::: Input records

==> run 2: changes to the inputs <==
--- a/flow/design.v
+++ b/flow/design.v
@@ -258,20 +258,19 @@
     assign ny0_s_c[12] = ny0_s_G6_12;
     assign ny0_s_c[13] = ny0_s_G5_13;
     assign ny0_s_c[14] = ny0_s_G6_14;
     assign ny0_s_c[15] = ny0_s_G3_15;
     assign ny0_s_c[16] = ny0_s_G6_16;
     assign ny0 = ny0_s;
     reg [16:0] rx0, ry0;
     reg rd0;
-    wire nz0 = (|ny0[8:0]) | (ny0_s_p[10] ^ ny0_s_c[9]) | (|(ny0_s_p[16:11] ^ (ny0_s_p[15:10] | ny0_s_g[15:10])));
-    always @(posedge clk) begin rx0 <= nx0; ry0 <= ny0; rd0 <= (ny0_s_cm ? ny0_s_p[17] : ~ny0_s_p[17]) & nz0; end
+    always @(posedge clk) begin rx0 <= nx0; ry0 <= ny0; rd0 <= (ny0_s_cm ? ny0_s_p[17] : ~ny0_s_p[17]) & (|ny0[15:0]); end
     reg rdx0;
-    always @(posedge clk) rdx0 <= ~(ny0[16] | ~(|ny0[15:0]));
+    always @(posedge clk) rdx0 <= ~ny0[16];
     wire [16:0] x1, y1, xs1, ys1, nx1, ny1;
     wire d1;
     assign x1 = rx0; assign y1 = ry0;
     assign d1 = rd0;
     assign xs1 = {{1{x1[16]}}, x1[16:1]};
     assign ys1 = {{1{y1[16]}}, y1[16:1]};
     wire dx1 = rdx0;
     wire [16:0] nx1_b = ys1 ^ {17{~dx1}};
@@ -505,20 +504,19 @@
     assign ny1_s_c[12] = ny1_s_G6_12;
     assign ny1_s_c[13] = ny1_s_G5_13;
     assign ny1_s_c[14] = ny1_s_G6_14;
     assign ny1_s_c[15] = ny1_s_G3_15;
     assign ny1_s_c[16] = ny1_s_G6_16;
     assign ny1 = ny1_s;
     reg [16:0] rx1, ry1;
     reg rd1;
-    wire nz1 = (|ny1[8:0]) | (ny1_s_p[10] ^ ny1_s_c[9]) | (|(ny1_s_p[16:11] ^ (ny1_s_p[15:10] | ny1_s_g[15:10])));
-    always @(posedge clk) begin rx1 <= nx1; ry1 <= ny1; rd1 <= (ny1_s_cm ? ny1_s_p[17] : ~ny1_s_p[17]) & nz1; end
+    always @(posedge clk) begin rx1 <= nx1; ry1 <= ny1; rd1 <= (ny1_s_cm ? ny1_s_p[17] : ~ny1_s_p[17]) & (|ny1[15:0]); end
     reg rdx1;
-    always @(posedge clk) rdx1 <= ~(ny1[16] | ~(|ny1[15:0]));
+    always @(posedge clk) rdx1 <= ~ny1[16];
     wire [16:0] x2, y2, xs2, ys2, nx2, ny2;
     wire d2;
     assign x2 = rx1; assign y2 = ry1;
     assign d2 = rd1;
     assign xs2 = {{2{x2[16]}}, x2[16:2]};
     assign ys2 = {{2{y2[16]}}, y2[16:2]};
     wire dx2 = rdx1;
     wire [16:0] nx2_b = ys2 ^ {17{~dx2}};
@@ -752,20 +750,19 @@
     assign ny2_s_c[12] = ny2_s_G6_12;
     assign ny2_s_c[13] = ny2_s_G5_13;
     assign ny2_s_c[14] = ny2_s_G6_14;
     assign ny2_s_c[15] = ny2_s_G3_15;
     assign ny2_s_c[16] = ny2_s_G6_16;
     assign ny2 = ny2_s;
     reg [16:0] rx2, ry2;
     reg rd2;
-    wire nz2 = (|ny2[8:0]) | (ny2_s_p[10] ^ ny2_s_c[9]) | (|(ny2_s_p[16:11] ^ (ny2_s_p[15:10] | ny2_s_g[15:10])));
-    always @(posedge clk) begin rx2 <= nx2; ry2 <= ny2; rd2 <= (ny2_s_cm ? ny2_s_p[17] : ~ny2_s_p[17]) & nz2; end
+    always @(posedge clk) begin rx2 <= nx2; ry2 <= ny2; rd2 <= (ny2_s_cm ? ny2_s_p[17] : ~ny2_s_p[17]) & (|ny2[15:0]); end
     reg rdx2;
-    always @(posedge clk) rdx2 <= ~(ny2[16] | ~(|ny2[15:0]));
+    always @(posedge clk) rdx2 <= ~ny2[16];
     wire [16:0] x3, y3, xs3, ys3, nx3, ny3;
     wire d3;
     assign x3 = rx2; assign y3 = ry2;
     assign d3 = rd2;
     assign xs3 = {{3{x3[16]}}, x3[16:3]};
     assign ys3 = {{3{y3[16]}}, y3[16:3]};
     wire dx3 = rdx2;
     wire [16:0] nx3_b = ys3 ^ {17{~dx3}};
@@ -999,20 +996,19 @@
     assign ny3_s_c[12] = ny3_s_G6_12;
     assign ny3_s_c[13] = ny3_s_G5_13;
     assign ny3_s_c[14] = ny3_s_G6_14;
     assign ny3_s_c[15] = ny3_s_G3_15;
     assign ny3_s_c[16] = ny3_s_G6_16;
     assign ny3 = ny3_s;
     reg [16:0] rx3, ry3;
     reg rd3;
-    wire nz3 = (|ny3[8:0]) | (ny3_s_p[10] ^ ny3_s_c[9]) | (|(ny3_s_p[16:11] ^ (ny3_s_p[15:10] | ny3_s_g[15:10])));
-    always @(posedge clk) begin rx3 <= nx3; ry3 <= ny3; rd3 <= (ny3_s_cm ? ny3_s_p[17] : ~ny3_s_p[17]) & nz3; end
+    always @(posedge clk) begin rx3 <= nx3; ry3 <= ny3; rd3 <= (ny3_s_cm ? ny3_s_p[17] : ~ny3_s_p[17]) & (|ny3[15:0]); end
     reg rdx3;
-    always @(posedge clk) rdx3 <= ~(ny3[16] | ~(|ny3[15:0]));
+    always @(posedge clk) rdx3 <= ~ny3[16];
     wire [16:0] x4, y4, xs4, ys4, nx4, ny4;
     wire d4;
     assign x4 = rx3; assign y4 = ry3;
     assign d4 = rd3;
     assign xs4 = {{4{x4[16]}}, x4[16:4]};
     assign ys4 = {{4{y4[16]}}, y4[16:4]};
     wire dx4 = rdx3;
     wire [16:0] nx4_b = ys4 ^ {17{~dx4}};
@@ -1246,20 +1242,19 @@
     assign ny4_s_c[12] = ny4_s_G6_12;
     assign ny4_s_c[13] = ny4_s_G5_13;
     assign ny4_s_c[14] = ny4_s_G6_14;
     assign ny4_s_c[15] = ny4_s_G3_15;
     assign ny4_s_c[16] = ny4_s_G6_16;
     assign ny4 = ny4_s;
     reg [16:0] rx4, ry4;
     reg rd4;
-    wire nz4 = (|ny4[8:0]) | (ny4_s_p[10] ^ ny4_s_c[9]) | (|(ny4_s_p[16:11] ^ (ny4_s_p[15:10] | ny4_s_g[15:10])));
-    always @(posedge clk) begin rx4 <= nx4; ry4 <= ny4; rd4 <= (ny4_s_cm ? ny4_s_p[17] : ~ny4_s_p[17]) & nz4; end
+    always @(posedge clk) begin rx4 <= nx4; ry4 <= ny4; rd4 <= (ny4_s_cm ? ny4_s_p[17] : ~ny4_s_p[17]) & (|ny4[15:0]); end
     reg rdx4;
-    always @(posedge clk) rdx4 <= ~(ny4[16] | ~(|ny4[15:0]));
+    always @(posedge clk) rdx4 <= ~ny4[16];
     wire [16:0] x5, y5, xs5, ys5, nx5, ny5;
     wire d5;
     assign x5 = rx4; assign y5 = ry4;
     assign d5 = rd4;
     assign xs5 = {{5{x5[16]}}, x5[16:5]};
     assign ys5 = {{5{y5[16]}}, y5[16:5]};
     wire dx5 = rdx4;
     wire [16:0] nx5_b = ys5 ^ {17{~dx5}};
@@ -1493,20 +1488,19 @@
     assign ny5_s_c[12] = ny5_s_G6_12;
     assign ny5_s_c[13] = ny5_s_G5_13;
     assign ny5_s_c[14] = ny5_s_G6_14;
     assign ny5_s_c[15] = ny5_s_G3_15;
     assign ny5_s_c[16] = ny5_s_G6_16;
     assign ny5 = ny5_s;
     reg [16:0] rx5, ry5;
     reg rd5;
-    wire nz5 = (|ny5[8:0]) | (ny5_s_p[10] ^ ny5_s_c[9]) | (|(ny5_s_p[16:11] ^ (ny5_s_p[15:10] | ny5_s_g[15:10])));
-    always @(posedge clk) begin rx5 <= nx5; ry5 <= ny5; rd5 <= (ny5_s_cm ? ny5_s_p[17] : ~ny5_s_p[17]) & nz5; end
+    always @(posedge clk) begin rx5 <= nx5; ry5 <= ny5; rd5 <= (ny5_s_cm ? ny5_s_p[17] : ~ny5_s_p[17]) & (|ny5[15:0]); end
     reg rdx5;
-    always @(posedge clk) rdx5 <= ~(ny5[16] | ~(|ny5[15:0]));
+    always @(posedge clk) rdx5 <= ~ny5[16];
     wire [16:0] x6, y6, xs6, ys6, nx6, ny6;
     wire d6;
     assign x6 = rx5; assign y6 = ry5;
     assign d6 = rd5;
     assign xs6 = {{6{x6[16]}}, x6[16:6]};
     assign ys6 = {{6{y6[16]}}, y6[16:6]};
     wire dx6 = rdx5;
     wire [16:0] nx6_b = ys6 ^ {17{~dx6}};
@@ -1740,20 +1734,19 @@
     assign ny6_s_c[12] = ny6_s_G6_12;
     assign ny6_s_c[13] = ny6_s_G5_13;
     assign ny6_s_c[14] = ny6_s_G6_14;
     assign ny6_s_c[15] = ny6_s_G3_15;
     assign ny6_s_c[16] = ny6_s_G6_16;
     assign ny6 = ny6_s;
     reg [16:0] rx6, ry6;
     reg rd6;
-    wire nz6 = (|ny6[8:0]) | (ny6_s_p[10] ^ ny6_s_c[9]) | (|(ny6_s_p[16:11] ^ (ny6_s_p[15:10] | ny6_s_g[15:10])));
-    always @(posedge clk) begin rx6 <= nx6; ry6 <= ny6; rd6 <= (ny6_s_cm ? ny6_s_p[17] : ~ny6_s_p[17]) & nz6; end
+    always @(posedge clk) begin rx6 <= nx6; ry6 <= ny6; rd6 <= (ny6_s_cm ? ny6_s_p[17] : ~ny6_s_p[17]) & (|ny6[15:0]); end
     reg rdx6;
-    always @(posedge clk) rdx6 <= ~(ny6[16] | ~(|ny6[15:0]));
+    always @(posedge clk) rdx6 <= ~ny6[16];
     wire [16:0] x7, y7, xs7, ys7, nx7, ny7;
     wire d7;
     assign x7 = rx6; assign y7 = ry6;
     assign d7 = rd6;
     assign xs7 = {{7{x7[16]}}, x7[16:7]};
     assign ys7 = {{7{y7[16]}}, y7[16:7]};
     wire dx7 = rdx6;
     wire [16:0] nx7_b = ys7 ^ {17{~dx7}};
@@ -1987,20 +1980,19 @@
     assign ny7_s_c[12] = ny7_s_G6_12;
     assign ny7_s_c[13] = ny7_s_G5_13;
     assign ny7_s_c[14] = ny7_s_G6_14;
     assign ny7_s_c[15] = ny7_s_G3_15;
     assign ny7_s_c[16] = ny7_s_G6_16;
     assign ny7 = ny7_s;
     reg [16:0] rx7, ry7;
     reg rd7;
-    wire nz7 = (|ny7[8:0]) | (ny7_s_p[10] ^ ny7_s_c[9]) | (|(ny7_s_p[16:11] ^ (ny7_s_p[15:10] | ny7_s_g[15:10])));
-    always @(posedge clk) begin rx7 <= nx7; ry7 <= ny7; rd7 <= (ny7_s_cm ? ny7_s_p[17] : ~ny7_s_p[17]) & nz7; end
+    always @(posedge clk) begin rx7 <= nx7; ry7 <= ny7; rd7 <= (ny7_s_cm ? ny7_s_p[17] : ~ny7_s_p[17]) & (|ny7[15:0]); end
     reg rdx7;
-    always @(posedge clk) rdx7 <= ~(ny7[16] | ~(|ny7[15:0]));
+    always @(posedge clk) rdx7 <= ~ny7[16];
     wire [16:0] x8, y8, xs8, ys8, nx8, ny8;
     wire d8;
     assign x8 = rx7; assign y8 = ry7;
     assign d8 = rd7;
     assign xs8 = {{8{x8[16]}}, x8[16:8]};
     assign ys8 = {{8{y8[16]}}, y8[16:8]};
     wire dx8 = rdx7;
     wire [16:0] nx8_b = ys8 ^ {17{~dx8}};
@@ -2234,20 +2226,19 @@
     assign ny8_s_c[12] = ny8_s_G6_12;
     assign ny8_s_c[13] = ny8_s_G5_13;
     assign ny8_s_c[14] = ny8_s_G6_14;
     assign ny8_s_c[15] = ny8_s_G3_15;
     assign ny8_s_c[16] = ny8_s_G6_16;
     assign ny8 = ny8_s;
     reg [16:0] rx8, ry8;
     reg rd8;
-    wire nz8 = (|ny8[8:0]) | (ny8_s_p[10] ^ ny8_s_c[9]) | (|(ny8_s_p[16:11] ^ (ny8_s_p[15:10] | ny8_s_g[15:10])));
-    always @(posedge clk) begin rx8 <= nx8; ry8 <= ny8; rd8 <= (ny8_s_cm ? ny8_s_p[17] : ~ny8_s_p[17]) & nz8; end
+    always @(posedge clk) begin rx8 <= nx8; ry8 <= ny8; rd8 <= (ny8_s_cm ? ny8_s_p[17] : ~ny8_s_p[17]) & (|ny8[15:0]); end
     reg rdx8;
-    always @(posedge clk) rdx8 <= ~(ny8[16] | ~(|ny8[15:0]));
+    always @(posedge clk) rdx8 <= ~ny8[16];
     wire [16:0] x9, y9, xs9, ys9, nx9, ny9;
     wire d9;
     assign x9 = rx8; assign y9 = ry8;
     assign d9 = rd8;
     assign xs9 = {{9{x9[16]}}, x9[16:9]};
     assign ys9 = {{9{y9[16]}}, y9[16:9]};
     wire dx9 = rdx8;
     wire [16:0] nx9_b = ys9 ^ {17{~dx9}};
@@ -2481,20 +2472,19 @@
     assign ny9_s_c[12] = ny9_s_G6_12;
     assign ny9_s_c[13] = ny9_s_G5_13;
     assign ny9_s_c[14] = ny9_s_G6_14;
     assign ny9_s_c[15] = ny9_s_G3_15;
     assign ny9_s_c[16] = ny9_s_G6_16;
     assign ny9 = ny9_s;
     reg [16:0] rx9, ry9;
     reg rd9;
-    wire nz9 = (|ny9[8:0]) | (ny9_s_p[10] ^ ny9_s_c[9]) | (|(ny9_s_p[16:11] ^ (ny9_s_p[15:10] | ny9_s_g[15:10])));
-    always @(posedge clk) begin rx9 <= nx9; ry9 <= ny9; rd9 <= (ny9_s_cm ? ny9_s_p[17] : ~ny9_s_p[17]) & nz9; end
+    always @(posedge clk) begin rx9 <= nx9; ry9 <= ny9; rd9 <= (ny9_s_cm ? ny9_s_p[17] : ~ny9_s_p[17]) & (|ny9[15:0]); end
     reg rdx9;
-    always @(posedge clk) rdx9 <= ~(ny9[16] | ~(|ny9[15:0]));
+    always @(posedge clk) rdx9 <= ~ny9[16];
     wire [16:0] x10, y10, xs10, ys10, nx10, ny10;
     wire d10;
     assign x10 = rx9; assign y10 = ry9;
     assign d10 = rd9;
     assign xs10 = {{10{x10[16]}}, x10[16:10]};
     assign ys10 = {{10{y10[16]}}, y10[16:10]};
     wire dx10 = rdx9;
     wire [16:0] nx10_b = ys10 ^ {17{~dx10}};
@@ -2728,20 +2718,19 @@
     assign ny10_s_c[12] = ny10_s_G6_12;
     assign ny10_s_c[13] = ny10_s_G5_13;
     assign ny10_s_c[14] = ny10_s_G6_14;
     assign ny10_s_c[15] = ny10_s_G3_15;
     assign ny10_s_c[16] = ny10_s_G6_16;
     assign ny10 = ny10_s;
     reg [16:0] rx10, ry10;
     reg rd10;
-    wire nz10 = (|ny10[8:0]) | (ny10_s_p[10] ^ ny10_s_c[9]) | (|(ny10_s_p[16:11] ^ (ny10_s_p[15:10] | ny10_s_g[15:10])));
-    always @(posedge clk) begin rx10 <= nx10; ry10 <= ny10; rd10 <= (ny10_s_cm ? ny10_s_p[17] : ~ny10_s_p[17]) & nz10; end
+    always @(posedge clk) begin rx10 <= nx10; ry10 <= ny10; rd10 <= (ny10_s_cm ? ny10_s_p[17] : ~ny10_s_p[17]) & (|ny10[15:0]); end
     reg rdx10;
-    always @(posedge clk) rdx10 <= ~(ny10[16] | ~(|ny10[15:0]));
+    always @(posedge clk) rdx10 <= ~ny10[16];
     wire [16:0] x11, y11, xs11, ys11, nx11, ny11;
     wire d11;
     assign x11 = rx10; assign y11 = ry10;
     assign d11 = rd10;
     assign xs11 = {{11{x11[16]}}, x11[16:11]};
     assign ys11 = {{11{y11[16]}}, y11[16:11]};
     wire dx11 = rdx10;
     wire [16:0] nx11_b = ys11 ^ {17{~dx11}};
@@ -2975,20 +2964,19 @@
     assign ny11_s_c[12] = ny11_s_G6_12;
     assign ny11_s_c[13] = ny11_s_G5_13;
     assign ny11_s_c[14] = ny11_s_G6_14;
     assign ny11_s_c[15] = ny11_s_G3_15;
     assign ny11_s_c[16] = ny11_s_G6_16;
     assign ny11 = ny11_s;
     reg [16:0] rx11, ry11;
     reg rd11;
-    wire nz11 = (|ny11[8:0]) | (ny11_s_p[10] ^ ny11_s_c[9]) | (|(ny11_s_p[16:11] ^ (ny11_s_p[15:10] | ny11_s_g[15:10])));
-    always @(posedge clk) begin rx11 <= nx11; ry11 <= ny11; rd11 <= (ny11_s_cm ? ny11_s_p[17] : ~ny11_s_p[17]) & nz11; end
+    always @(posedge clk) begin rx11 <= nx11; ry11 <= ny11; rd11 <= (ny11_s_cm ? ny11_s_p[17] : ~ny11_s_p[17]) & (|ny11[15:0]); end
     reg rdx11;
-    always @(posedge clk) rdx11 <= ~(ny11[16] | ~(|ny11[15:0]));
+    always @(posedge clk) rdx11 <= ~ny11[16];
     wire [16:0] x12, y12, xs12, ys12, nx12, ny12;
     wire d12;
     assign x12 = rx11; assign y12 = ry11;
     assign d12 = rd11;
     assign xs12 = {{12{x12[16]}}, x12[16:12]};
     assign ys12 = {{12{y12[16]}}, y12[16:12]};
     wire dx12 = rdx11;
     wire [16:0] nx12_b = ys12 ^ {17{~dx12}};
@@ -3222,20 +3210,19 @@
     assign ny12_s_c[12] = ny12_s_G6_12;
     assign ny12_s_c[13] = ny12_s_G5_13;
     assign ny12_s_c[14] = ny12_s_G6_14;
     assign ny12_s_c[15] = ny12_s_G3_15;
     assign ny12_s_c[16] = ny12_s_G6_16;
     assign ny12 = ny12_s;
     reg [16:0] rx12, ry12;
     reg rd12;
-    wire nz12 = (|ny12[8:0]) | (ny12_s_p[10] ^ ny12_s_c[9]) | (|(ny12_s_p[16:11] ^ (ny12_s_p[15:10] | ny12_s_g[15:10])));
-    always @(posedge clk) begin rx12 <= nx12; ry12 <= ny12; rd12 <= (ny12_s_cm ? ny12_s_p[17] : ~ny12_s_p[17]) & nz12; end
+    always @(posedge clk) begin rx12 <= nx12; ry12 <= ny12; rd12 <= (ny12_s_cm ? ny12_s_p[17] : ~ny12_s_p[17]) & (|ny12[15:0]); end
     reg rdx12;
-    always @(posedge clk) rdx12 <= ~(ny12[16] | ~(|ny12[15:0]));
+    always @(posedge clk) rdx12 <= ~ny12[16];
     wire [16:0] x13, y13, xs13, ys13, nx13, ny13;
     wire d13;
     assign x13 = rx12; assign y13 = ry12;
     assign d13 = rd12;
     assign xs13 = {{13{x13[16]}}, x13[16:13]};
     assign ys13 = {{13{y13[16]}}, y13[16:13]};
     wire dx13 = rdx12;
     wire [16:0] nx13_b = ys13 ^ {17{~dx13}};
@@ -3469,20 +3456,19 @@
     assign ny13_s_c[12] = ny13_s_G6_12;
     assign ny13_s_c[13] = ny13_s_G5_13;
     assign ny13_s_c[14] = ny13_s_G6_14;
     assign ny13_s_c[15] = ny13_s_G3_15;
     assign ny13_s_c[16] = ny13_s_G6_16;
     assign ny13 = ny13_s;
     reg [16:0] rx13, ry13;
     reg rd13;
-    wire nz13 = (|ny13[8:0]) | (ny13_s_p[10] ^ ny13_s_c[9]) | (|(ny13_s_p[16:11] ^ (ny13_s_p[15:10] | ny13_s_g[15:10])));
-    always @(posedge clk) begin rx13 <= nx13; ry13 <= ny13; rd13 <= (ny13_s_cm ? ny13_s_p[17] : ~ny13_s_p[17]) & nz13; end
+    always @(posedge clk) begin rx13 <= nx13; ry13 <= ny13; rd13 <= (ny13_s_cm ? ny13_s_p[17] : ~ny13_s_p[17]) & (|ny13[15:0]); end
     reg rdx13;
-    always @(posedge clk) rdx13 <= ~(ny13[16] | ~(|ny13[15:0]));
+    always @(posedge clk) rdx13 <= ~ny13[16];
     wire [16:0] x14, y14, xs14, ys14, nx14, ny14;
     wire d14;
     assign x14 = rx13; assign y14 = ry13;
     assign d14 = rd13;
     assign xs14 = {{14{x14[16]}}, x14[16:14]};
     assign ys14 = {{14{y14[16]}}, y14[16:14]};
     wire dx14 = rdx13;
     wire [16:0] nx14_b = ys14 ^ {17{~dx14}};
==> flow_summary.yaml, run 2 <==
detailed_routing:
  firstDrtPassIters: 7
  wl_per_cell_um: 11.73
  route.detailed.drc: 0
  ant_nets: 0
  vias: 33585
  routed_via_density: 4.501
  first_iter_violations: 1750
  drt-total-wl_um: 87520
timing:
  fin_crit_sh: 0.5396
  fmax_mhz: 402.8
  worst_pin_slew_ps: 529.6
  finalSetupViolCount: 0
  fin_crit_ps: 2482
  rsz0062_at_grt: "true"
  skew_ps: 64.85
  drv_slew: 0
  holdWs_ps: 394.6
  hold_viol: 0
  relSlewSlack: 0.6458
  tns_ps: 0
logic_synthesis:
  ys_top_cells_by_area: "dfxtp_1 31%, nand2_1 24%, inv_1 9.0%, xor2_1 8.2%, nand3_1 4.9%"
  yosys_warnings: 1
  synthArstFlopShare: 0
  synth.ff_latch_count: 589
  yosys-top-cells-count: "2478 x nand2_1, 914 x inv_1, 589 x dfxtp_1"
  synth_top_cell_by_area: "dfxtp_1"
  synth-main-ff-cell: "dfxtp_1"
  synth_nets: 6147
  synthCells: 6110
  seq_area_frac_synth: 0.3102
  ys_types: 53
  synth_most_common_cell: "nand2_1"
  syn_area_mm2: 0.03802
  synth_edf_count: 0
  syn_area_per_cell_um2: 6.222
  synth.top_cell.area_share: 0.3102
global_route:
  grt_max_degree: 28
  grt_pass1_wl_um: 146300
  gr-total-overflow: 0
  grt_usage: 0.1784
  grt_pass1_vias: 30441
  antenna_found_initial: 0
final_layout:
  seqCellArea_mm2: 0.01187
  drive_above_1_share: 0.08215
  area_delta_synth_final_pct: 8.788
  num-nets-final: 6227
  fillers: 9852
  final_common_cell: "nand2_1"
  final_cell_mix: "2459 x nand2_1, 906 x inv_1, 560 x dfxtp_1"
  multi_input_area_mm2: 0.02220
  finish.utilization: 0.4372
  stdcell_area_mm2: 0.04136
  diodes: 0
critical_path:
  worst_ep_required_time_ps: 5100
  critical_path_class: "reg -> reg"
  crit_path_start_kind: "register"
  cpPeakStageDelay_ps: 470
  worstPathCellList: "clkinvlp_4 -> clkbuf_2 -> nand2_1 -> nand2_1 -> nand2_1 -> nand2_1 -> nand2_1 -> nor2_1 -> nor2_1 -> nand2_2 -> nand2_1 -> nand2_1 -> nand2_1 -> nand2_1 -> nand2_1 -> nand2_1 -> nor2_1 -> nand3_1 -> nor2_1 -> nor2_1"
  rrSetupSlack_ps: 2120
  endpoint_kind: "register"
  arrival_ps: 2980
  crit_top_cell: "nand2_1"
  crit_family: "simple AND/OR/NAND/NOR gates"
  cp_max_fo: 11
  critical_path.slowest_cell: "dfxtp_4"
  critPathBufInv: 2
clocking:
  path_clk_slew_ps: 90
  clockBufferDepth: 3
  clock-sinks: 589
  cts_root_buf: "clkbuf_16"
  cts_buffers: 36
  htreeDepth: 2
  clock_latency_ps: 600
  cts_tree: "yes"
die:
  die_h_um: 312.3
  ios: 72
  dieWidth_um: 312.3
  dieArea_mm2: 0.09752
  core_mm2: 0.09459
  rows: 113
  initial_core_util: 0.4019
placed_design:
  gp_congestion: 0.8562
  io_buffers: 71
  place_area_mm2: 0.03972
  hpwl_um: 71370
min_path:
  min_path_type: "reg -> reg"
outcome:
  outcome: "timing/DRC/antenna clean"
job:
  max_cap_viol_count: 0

::::::

_Exercise_. Retype only the stretch of lines above starting at the one with "assign ny1_s_c[12] = ny1_s_G6_12;" and stopping at the one with "ny1_s_p[17] : ~ny1_s_p[17]) & nz1; end", exactly as written, with both kept.

_Result for this exercise_.
     assign ny1_s_c[12] = ny1_s_G6_12;
     assign ny1_s_c[13] = ny1_s_G5_13;
     assign ny1_s_c[14] = ny1_s_G6_14;
     assign ny1_s_c[15] = ny1_s_G3_15;
     assign ny1_s_c[16] = ny1_s_G6_16;
     assign ny1 = ny1_s;
     reg [16:0] rx1, ry1;
     reg rd1;
-    wire nz1 = (|ny1[8:0]) | (ny1_s_p[10] ^ ny1_s_c[9]) | (|(ny1_s_p[16:11] ^ (ny1_s_p[15:10] | ny1_s_g[15:10])));
-    always @(posedge clk) begin rx1 <= nx1; ry1 <= ny1; rd1 <= (ny1_s_cm ? ny1_s_p[17] : ~ny1_s_p[17]) & nz1; end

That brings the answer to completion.